Os pódios na Milan-Sanremo e os desempenhos profundos nas Clássicas confirmaram a crescente à-vontade em provas longas e seletivas de um dia, enquanto o abandono na
Volta a França após uma queda precoce o privou das oportunidades no contrarrelógio que eram um objetivo claro.
A base estava lá, mas a época nunca permitiu que tudo encaixasse ao mesmo tempo.
Construir consistência em vez de picos
Ganna terminou no pódio da Milan-Sanremo 2025
Esse equilíbrio entre ambição e sustentabilidade está agora no centro da abordagem de Ganna. O objetivo declarado para o ano que vem não é escolher momentos, mas estar presente ao longo de toda a campanha. “O meu objetivo é correr tudo este ano e ser protagonista ao longo da temporada”, sublinhou, apontando o desejo de manter competitividade desde as primeiras Clássicas até às Grandes Voltas.
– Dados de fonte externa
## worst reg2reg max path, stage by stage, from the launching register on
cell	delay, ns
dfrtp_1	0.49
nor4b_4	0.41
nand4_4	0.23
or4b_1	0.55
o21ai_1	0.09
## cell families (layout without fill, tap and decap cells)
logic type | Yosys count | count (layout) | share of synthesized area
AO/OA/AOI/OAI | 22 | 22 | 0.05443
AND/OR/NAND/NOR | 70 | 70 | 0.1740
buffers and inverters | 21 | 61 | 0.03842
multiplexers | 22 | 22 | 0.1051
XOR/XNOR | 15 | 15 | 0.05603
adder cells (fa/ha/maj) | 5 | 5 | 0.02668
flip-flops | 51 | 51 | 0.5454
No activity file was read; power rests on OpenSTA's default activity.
É uma mudança que reflete o alargamento do seu papel na
INEOS Grenadiers. Deixou de ser visto apenas como arma de contrarrelógio e tem sido cada vez mais encorajado a expressar-se em corridas onde posicionamento, resiliência e repetição contam tanto quanto os watts puros. O regresso à
Milan-Sanremo, em particular, carrega significado evidente depois de ter ficado tão perto da vitória.
Com isso em mente, a ambição para 2026 é explícita. “Esta temporada vou lutar para ser o primeiro”, afirmou, apontando não só para o Monumento italiano, mas também para um calendário que volta a incluir a
Volta a Itália e a
Volta a França.
Força mental como trunfo competitivo
Por detrás desses objetivos está uma forte ênfase na preparação fora da competição. Ganna passou o inverno a treinar em Gran Canaria, local que descreve como ideal para manter a condição física e a clareza mental nos meses frios. “Encontrar espaço para combinar treino, recuperação e relaxamento é essencial”, explicou, acrescentando que um estado mental sólido lhe permite evitar oscilações de forma que podem descarrilar épocas longas.
Esse foco estende-se também para lá de 2026. Embora Los Angeles 2028 se mantenha como referência, Ganna já falou do desejo de competir o suficiente para chegar aos Jogos Olímpicos de Brisbane. “O meu sonho é chegar aos Jogos Olímpicos de Brisbane, mas para lá chegar a mente é fundamental, mais importante do que ter pernas fortes”, afirmou.
Para um corredor cuja carreira assentou numa capacidade física avassaladora, a mensagem é clara. À medida que Ganna aprofunda o seu auge, as margens que persegue já não se encontram apenas nos números do medidor de potência. Estão na consistência, na resiliência e na capacidade de transformar aproximações em vitórias definidoras quando mais importa.